Effects of imeglimin on the expression of ABCA1, ABCG1, and CD36 proteins in ox-LDL/HG-treated THP1 macrophages. THP-1 macrophages were pretreated with imeglimin and then exposed to 100 μg/mL ox-LDL and 30 mM glucose. (A) Western blot analysis showing the expression of ABCA1, ABCG1, and CD36 proteins; (B) Relative protein expression levels of ABCA1, ABCG1, and CD36 (quantified using ImageJ).

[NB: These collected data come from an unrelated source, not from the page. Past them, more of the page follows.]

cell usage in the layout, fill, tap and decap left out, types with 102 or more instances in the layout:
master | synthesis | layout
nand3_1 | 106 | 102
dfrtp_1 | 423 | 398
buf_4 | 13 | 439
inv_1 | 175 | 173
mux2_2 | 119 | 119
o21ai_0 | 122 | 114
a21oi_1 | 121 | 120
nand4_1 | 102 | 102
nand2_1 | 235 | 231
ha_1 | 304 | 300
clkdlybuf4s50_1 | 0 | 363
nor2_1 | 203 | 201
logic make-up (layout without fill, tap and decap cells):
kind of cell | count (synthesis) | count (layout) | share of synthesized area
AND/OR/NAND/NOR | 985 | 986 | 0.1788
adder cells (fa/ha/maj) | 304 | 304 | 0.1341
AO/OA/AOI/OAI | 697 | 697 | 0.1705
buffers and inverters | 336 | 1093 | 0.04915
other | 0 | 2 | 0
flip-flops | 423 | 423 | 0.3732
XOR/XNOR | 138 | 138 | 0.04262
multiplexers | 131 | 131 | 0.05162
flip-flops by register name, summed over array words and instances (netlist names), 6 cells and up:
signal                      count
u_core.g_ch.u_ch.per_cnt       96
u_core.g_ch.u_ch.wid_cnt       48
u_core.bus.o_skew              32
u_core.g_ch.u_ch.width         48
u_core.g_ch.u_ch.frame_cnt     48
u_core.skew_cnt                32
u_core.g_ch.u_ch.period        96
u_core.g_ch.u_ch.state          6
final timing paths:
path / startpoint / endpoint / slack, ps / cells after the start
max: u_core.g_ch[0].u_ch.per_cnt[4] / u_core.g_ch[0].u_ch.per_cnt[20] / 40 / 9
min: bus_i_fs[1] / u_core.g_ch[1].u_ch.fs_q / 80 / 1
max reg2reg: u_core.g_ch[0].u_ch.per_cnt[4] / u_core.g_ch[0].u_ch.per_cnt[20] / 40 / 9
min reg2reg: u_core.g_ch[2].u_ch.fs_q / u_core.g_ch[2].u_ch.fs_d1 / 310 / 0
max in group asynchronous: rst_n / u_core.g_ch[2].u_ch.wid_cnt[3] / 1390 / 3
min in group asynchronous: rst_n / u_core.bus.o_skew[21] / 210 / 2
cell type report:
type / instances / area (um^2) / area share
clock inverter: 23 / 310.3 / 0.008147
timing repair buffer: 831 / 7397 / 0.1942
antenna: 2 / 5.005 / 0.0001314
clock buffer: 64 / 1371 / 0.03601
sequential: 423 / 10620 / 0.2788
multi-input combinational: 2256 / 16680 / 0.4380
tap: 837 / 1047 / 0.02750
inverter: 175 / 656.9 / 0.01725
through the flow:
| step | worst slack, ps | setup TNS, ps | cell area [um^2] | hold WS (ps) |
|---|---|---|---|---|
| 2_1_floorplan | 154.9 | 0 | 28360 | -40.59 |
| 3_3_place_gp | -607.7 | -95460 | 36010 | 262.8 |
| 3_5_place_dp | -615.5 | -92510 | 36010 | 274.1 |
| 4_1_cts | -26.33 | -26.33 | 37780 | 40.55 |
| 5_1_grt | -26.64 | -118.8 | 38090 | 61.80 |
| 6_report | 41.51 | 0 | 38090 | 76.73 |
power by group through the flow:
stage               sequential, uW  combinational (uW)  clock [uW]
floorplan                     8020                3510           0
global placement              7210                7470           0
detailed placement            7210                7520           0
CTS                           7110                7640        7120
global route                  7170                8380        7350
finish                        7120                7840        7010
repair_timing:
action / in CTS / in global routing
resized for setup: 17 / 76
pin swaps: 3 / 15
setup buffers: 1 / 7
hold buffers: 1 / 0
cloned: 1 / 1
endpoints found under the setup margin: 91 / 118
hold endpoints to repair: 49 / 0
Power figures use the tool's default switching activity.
--- src/flat_wrapper.sv ---
// flat-port wrapper written by rule: the top's interface ports become plain ports
module multicycle_control_unit_flat import ctrl_pkg::*;
#(
  parameter int unsigned MEM_TIMEOUT  = 8,
  parameter bit          ILLEGAL_HALT = 1'b0
)
  (Clock, Reset, bus_Opcode, bus_MemReady, bus_RegDst, bus_Branch, bus_MemRead, bus_MemWrite, bus_RegWrite, bus_MemToReg, bus_ALUSrc, bus_ALUOp, bus_IRWrite, bus_PCWrite, bus_Illegal, bus_Fault, bus_Halted, bus_InstrCount);
  multicycle_control_unit_if bus_i ();
  input logic Clock;
  input logic Reset;
  input wire logic [$bits(bus_i.Opcode)-1:0] bus_Opcode;
  input wire logic [$bits(bus_i.MemReady)-1:0] bus_MemReady;
  output wire logic [$bits(bus_i.RegDst)-1:0] bus_RegDst;
  output wire logic [$bits(bus_i.Branch)-1:0] bus_Branch;
  output wire logic [$bits(bus_i.MemRead)-1:0] bus_MemRead;
  output wire logic [$bits(bus_i.MemWrite)-1:0] bus_MemWrite;
  output wire logic [$bits(bus_i.RegWrite)-1:0] bus_RegWrite;
  output wire logic [$bits(bus_i.MemToReg)-1:0] bus_MemToReg;
  output wire logic [$bits(bus_i.ALUSrc)-1:0] bus_ALUSrc;
  output wire logic [$bits(bus_i.ALUOp)-1:0] bus_ALUOp;
  output wire logic [$bits(bus_i.IRWrite)-1:0] bus_IRWrite;
  output wire logic [$bits(bus_i.PCWrite)-1:0] bus_PCWrite;
  output wire logic [$bits(bus_i.Illegal)-1:0] bus_Illegal;
  output wire logic [$bits(bus_i.Fault)-1:0] bus_Fault;
  output wire logic [$bits(bus_i.Halted)-1:0] bus_Halted;
  output wire logic [$bits(bus_i.InstrCount)-1:0] bus_InstrCount;
  assign bus_i.Opcode = bus_Opcode;
  assign bus_i.MemReady = bus_MemReady;
  assign bus_RegDst = bus_i.RegDst;
  assign bus_Branch = bus_i.Branch;
  assign bus_MemRead = bus_i.MemRead;
  assign bus_MemWrite = bus_i.MemWrite;
  assign bus_RegWrite = bus_i.RegWrite;
  assign bus_MemToReg = bus_i.MemToReg;
  assign bus_ALUSrc = bus_i.ALUSrc;
  assign bus_ALUOp = bus_i.ALUOp;
  assign bus_IRWrite = bus_i.IRWrite;
  assign bus_PCWrite = bus_i.PCWrite;
  assign bus_Illegal = bus_i.Illegal;
  assign bus_Fault = bus_i.Fault;
  assign bus_Halted = bus_i.Halted;
  assign bus_InstrCount = bus_i.InstrCount;
  multicycle_control_unit #(.MEM_TIMEOUT(MEM_TIMEOUT), .ILLEGAL_HALT(ILLEGAL_HALT)) u_core (.Clock(Clock), .Reset(Reset), .bus(bus_i));
endmodule
--- config.mk ---
export PLATFORM = sky130hd
export DESIGN_NAME = multicycle_control_unit_flat
export DESIGN_NICKNAME = d
export VERILOG_FILES = /design/src/rtl/ctrl_pkg.sv /design/src/rtl/multicycle_control_unit_if.sv /design/src/rtl/cu_mem_watchdog.sv /design/src/rtl/multicycle_control_unit.sv /design/src/flat_wrapper.sv
export SDC_FILE = /design/constraint.sdc
export NUM_CORES = 1
export LEC_CHECK = 0
export CORE_UTILIZATION = 44
export DETAILED_ROUTE_END_ITERATION = 16
export PLACE_DENSITY = 0.81
export SLEW_MARGIN = 25
export SYNTH_ARGS = -nofsm -noshare
export SYNTH_HDL_FRONTEND = slang
export SYNTH_SLANG_ARGS = --single-unit
export TNS_END_PERCENT = 50
--- constraint.sdc ---
create_clock -name Clock -period 1.6 [get_ports Clock]
set_input_delay 0.24 -clock Clock [delete_from_list [all_inputs] [get_ports Clock]]
set_output_delay 0.24 -clock Clock [all_outputs]
set_load 0.05 [all_outputs]
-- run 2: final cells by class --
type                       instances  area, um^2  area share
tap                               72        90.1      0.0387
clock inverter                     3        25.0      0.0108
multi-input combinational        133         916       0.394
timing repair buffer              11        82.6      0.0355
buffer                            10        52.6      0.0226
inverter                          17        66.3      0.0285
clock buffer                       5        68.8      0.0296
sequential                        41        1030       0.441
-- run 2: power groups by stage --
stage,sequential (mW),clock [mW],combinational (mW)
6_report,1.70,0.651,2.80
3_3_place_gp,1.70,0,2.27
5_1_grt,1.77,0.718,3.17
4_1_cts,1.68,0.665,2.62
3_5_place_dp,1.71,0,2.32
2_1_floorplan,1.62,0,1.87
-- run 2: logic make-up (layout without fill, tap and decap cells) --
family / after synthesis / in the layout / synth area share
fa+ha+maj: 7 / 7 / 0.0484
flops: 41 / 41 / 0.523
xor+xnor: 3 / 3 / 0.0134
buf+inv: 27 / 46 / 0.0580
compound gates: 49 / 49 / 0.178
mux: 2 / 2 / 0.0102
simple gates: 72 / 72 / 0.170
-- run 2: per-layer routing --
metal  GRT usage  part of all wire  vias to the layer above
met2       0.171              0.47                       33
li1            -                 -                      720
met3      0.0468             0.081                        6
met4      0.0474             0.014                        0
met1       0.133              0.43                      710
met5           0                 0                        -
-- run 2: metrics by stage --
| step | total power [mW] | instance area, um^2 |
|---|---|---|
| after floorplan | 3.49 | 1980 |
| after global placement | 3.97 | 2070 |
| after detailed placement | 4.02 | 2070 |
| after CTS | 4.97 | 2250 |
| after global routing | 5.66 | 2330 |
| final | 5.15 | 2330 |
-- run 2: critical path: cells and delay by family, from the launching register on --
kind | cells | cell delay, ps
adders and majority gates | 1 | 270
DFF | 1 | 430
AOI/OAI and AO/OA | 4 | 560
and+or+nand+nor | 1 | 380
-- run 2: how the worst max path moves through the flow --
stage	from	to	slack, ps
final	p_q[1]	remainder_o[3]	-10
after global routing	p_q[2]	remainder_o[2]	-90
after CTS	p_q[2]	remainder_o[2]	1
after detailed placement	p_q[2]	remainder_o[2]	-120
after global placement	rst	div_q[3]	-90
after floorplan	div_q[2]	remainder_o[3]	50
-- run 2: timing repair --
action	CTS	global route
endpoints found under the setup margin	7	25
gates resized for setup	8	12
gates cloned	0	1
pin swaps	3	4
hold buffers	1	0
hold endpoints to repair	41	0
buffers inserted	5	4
**config.mk**
```make
export PLATFORM = sky130hd
export DESIGN_NAME = dut
export DESIGN_NICKNAME = d
export VERILOG_FILES = /design/src/rtl/dut.sv
export SDC_FILE = /design/constraint.sdc
export NUM_CORES = 1
export LEC_CHECK = 0
export CORE_MARGIN = 2
export CORE_UTILIZATION = 25
export DETAILED_ROUTE_END_ITERATION = 8
export HOLD_SLACK_MARGIN = 0.06
export PLACE_DENSITY = 0.42
export SLEW_MARGIN = 0
export SYNTH_ARGS = -nofsm -noshare
export SYNTH_HDL_FRONTEND = slang
export SYNTH_SLANG_ARGS = --single-unit
```
**constraint.sdc**
```tcl
create_clock -name clk -period 2 [get_ports clk]
set_input_delay 0.4 -clock clk [delete_from_list [all_inputs] [get_ports clk]]
set_output_delay 0.4 -clock clk [all_outputs]
set_load 0.01 [all_outputs]
```
===== src/rtl/segre_pkg.sv =====
// Shared types and constants for the segre core.
// Store-buffer entry layout and byte-mask helpers live here too.
package segre_pkg;

    localparam int ADDR_SIZE      = 32;
    localparam int NUM_SB_ENTRIES = 4;

    typedef enum logic [1:0] {
        BYTE = 2'b00,
        HALF = 2'b01,
        WORD = 2'b10
    } memop_data_type_e;

    typedef struct packed {
        logic [ADDR_SIZE-1:0] addr;
        logic [31:0]          data;
        memop_data_type_e     data_type;
        logic [3:0]           mask;
    } sb_entry_t;

    localparam int SB_ENTRY_BITS = $bits(sb_entry_t);

    function automatic logic [3:0] sb_byte_mask(
        input logic [1:0]       off,
        input memop_data_type_e t
    );
        logic [3:0] m;
        case (t)
            BYTE:    m = 4'b0001 << off;
            HALF:    m = 4'b0011 << off;
            default: m = 4'b1111;
        endcase
        return m;
    endfunction

    function automatic logic [31:0] sb_data_mask(input memop_data_type_e t);
        logic [31:0] m;
        case (t)
            BYTE:    m = 32'h0000_00ff;
            HALF:    m = 32'h0000_ffff;
            default: m = 32'hffff_ffff;
        endcase
        return m;
    endfunction

endpackage
--- src/rtl/audio_sel_pkg.sv ---
// Shared definitions for the audio source switch.
//   - FSM state encoding of the crossfade sequencer.
//   - Default track-index and volume widths.
package audio_sel_pkg;

  localparam logic [1:0] ST_IDLE     = 2'd0;
  localparam logic [1:0] ST_FADE_OUT = 2'd1;
  localparam logic [1:0] ST_SWITCH   = 2'd2;
  localparam logic [1:0] ST_FADE_IN  = 2'd3;

  localparam int DEF_VOL_W = 16;
  localparam int DEF_CUR_W = 3;

endpackage
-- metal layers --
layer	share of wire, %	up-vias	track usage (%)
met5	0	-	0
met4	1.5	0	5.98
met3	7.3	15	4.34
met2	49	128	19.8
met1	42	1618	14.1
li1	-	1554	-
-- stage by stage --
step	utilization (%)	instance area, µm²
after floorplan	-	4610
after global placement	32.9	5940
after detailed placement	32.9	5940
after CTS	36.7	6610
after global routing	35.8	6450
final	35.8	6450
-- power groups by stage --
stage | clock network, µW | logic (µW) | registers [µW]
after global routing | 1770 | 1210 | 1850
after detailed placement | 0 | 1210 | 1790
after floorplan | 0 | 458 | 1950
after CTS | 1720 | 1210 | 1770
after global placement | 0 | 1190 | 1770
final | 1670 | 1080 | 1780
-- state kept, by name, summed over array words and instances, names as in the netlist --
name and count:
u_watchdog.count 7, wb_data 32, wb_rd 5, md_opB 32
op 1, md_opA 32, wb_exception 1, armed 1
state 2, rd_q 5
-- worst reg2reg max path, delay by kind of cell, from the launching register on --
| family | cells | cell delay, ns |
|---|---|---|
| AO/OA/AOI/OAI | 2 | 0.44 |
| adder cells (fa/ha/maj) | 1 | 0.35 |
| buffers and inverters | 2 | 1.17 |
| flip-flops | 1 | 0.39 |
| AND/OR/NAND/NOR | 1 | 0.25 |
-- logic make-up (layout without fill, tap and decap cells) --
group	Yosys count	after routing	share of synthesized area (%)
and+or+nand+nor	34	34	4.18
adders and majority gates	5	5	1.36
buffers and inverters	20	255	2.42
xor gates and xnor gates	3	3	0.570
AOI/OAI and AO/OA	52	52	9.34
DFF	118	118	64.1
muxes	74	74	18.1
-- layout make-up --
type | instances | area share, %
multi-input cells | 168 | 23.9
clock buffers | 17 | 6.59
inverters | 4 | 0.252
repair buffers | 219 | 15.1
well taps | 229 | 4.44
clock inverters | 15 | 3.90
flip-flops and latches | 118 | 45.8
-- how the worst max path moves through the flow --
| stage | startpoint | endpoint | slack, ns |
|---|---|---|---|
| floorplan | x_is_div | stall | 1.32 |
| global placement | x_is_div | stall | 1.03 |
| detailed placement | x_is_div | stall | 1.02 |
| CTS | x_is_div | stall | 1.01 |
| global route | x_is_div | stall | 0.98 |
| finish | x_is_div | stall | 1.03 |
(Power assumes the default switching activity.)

Results are expressed as the means ± SEMs of at least three independent experiments. * p < 0.05, ** p < 0.01. HG, high glucose; IME, imeglimin; oxLDL, oxidized lowdensity lipoproteins.

Figure 4

Effect of imeglimin on the expression of ABCA1, ABCG1, and CD36 in the presence of the AMPK inhibitor compound C. THP-1-derived macrophages were pretreated with compound C, incubated with 100 μM imeglimin for 24 h, and exposed to 100 μg/mL oxLDL and 30 mM glucose. (A) Western blot analysis showing the expression of total AMPK (tAMPK) and phosphorylated AMPK (p-AMPK) proteins; (B) Relative protein expression levels of t-AMPK and pAMPK (quantified using ImageJ); (C) Western blot analysis showing the expression of ABCA1, ABCG1, and CD36 proteins; (D) Relative protein expression levels of ABCA1, ABCG1, and CD36 (quantified using ImageJ). Results are expressed as the means ± SEMs of at least three independent experiments. * p < 0.05, ** p < 0.01, **** p < 0.0001. HG, high glucose; IME, imeglimin; ox-LDL, oxidized low-density lipoproteins.

Figure 5

Body weight changes in mice after nine weeks of imeglimin treatment. Diabetic mice show a decrease in body weight over time compared to control ApoE^−/− mice. No significant difference in body weight is observed between diabetic mice from the DMvehicle and DM-imeglimin groups. STZ, streptozotocin.

Figure 6

Effect of imeglimin on atherosclerotic plaque formation in the aortas of diabetic ApoE^−/− mice. (A) Representative images of en face analyses of mice aortas showing atherosclerotic plaques stained with Oil Red O; (B) Quantitative measurement of the en face plaque area (%) observed in mice aortas stained with Oil Red O. Results are expressed as the means ± SEMs of independent experiments (Control: n = 2, DM-vehicle: n = 5, DM-imeglimin: n = 5). * p < 0.05, ** p < 0.01.

Figure 7

Effects of imeglimin on AMPK activity and ABCA1, ABCG1, and CD36 protein expression in diabetic ApoE^-/- mice. (A) Western blot analysis showing the expression of pAMPK, tAMPK, ABCA1, ABCG1, and CD36 in the liver; (B) Relative protein expression levels of pAMPK, tAMPK, ABCA1, ABCG1, and CD36 in the liver (quantified using ImageJ); (C) Western blot analysis showing the expression of pAMPK, tAMPK, ABCA1, ABCG1, and CD36 in the aorta; (D) Relative protein expression levels of pAMPK, tAMPK, ABCA1, ABCG1, and CD36 in the aorta (quantified using ImageJ). Results are expressed as the means ± SEMs of at least three independent experiments. * p < 0.05, ** p < 0.01, *** p < 0.001, **** p < 0.0001.